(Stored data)
········

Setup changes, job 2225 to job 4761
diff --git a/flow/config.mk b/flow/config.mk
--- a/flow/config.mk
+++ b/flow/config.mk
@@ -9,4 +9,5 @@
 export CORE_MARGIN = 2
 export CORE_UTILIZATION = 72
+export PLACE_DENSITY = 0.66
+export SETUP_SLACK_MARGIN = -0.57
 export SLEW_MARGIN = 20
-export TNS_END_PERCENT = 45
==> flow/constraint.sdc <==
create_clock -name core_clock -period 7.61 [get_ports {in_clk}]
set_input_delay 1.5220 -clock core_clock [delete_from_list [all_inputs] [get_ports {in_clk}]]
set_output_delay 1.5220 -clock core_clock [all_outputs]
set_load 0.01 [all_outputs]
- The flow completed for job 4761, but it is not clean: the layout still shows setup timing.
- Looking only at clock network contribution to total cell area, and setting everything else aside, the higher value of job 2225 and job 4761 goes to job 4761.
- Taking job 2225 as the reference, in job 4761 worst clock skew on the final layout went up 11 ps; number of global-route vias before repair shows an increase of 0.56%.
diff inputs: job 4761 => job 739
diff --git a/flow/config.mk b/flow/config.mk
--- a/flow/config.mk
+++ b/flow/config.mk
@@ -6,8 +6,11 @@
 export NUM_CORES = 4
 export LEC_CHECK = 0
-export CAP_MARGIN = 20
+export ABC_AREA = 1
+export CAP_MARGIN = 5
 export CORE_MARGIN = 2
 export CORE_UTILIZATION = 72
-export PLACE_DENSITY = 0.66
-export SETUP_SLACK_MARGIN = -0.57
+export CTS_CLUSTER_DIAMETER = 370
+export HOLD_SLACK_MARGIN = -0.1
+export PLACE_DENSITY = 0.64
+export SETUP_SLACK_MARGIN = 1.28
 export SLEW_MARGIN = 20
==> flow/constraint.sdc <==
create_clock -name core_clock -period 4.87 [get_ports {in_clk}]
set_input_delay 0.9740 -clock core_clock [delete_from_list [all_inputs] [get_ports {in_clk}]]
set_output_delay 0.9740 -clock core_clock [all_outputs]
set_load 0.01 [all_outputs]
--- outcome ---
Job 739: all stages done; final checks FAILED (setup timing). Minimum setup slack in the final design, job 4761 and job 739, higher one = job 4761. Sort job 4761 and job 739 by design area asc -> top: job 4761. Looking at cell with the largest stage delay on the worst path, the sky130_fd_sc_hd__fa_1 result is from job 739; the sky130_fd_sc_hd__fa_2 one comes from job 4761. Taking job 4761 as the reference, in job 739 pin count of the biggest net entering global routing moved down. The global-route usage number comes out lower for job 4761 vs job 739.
## build 16
// comm_top
module comm_top(
  input wire sys_clk,
  input wire sys_clk_rst,
  input wire rst,
  input wire bit_in, 
  output wire bit_out, 
  output wire [7:0] data_trans, 
  output wire [7:0] data_recev 
);
make LEC_CHECK=0 ABC_AREA=1 CAP_MARGIN=20 CORE_MARGIN=2 CORE_UTILIZATION=72 CTS_CLUSTER_DIAMETER=386 CTS_CLUSTER_SIZE=18 PLACE_DENSITY=0.77 SETUP_SLACK_MARGIN=-0.14 SLEW_MARGIN=20 finish   # period 2.35 ns
run.sh (not shown) runs the stock make flow with config.mk's settings and CLKGATE_MAP_FILE=.
The flow for build 16 finished, though final verification flagged setup timing.
diff inputs: build 16 => build 33
- removing CTS_CLUSTER_DIAMETER (formerly 386)
- changing CORE_UTILIZATION from 72 to 40
- removing CTS_CLUSTER_SIZE (formerly 18)
- removing PLACE_DENSITY (formerly 0.77)
- removing ABC_AREA (formerly 1)
- removing SETUP_SLACK_MARGIN (formerly -0.14)
- changing the clock period (ns, I/O delays scaled along) from 2.35 to 10.0
==> comparison <==
- The flow did not stop early for build 33: all stages ran, and the layout cleared the timing, DRC and antenna checks.
- Non-clock buffer count down 82% in build 33 wrt build 16
- NOTE: full die area in build 33 exceeds that of build 16
- Compared with build 16, in build 33 core area saw an increase; post-synthesis simple-gate area fraction lower; sequential cell area in the final layout ~0 delta.
- On power: build 33 sits below build 16.
- Summary of build 33 over build 16: clock-cell share of area shows an increase of 0.64 points; area of the multi-input gates lower; setup TNS after final layout increased by 10.65 ns relative to the old numbers.
- Compared with build 16, build 33 shows filler-free cell count of the finished design that has gone down by more than 10%.
Setup changes, build 33 to build 82
- CTS_CLUSTER_DIAMETER now 144, previously not set
- GPL_ROUTABILITY_DRIVEN now 0, previously not set
- CELL_PAD_IN_SITES_GLOBAL_PLACEMENT now 3, previously not set
- CORE_UTILIZATION now 23, was 40
- SETUP_SLACK_MARGIN now -0.01, previously not set
- TNS_END_PERCENT now 85, previously not set
### Flow results
The final layout from build 82, which completed every stage, passed the timing, DRC and antenna checks at the end of the flow. Build 33 ended with every stage complete and zero timing, DRC or antenna violations. Changes observed in build 82 relative to build 33: die size increased by 72% relative to the old numbers; total placed instance area increased by about 3% relative to the old numbers; layout-stage area growth over the synthesis result increased by 3.7 points relative to the old numbers. Highest clock frequency the design can meet for build 82 is lower than for build 33. Any difference in total of endpoints with negative setup slack in the final report between build 33 and build 82 is small enough to ignore.
diff inputs: build 82 => build 13
- CTS_CLUSTER_DIAMETER now 400, was 144
- CTS_CLUSTER_SIZE now 96, previously not set
- CELL_PAD_IN_SITES_GLOBAL_PLACEMENT no longer set, was 3
- TNS_END_PERCENT no longer set, was 85
- SETUP_SLACK_MARGIN no longer set, was -0.01
- GPL_ROUTABILITY_DRIVEN no longer set, was 0
- PLACE_DENSITY now 0.35, previously not set
- CORE_UTILIZATION now 40, was 23
Notes after the runs:
Between build 13 and build 82, the difference in fraction of power consumed by combinational cells is negligible.
Wire length of the first global-routing pass down 1.9 mm in build 13 wrt build 82
On number of cells traversed by the worst hold path, build 82 tracks build 13 almost exactly.
Switching power as a share of total power delta for build 13 relative to build 82: 1.1 points lower
In the flow results for build 13 and build 82, the clock period minus worst slack is smaller on build 13.
Compared to build 82, build 13 has largest voltage drop on the vdd net about 0.8% lower.
Re total iterations of the first detailed-routing run: no difference whatsoever between build 82 and build 13.
Worst setup slack after layout delta for build 13 relative to build 82: 0.032 ns higher
~same leakage power figure in build 13 and build 82
Build 13 — cell count after placement about 15% lower, build 82 as reference
The following lists how build 65 was set up differently from build 13:
- putting TNS_END_PERCENT at 85 where nothing was set
- swapping 20 for 0 in SLEW_MARGIN
- putting GPL_TIMING_DRIVEN at 0 where nothing was set
- swapping 400 for 144 in CTS_CLUSTER_DIAMETER
- swapping 40 for 23 in CORE_UTILIZATION
- clearing PLACE_DENSITY, which used to be 0.35
- clearing CTS_CLUSTER_SIZE, which used to be 96
- putting GPL_ROUTABILITY_DRIVEN at 1 where nothing was set
- putting CELL_PAD_IN_SITES_GLOBAL_PLACEMENT at 3 where nothing was set
- putting SETUP_SLACK_MARGIN at -0.01 where nothing was set
==> comparison <==
- Build 65 ran to completion and came out clean on the timing, DRC and antenna checks.
- [diff] count of routing violations after the opening detailed-route iteration, build 65 relative to build 13: improvement
- From build 13 to build 65 the numbers moved as follows: wire length of the first global-routing pass saw an increase, utilization after layout went down by 19 points, number of clock-tree buffers in the layout decreased by 2 relative to the old numbers.
- Share of power burned in combinational logic (higher): build 65
- Between build 13 and build 65, the sequential power figures differ only marginally.
- Build 65 — period utilization 0.61 points higher, build 13 as reference
- Fmax, build 65 and build 13, higher one = build 13.
- Fraction of area in registers ended up 2.0 points lower on build 65 than on build 13.
- From build 13 to build 65 the numbers moved as follows: data required time of the critical path shows no meaningful change; number of buffers and inverters on the critical path now sits higher.
[inputs] build 10 vs build 65
- GPL_ROUTABILITY_DRIVEN no longer set, was 1
- GPL_TIMING_DRIVEN no longer set, was 0
- CELL_PAD_IN_SITES_GLOBAL_PLACEMENT no longer set, was 3
- SLEW_MARGIN now 40, was 0
- SETUP_SLACK_MARGIN now 1.98, was -0.01
- CORE_MARGIN now 5, was 2
- TNS_END_PERCENT now 30, was 85
- CTS_CLUSTER_SIZE now 98, previously not set
- CORE_ASPECT_RATIO now 0.5, previously not set
- PLACE_DENSITY now 0.35, previously not set
- CORE_UTILIZATION now 59, was 23
- CAP_MARGIN now 0, was 20
- CTS_CLUSTER_DIAMETER now 324, was 144
Going from build 65 to build 10, wire length has decreased, sequential share of layout area has increased, ratio of final minimum period to clock period has decreased, minimum clock period after layout has decreased, met2 wire length has decreased.
Between build 10 and build 65, it is build 10 whose number of standard-cell rows in the floorplan is lower, by 56%.
Clock distribution power of build 10 falls short of that of build 65 by a little under 10%.
Summary of build 10 over build 65: final area now smaller, total power consumption of the routed design now smaller, chip area now sits lower, relative contribution of the clock network to total power now sits lower.
Power figures rest on the tool's default switching activity, not on a simulated workload.
==> inputs of run A <==
==> flow/design.v <==
`timescale 1ns / 1ps
module alu_top(
    input             clk,
    input      [31:0] a_in,
    input      [31:0] b_in,
    input      [3:0]  aluc_in,
    output reg [31:0] r_out,
    output reg        zero_out,
    output reg        overflow_out
    );
    reg  [31:0] a_q, b_q;
    reg  [3:0]  aluc_q;
    wire [31:0] r;
    wire        zero, overflow;
    alu u_alu(.a(a_q), .b(b_q), .overflow(overflow), .zero(zero), .r(r), .aluc(aluc_q));
    always @(posedge clk) begin
        a_q          <= a_in;
        b_q          <= b_in;
        aluc_q       <= aluc_in;
        r_out        <= r;
        zero_out     <= zero;
        overflow_out <= overflow;
    end
endmodule

`timescale 1ns / 1ps
module alu(
    input [31:0]a,
    input [31:0]b,
    output overflow,
    output zero,
    output [31:0]r,
    input [3:0] aluc   
    );
    parameter Add    =    3'b000;     
    parameter Addu    =    3'b010;     
    parameter Sub    =     3'b001;     
    parameter Subu    =    3'b011;     
    parameter And    =    3'b100;     
    parameter Or    =    3'b101;     
    parameter Xor    =    3'b110;     
	 parameter Lui1    =    3'b111;     
	 wire signed [31:0] sa=a,sb=b;
	 reg [32:0]result;
always@(*)begin
        case(aluc)
            Addu: begin
                result=a+b;
            end
            Subu: begin
                result=a-b;
            end
            Add: begin
                result=sa+sb;
            end
            Sub: begin
                result=sa-sb;
            end
            And: begin
                result=a&b;
            end
            Or: begin
                result=a|b;
            end
            Xor: begin
                result=a^b;
            end
            Lui1: begin
				result = {b[15:0], 16'b0};
				end
            default:
                result=a+b;
        endcase
    end
    assign r=result[31:0];
    assign zero=(r==32'b0)?1:0;
    assign overflow=result[32];
endmodule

········

## [EXERCISE DESCRIPTION]
Using the entries, count the lines that hold the string "name"; nothing but the number is needed.

## [ANSWER TO THIS PROBLEM]
2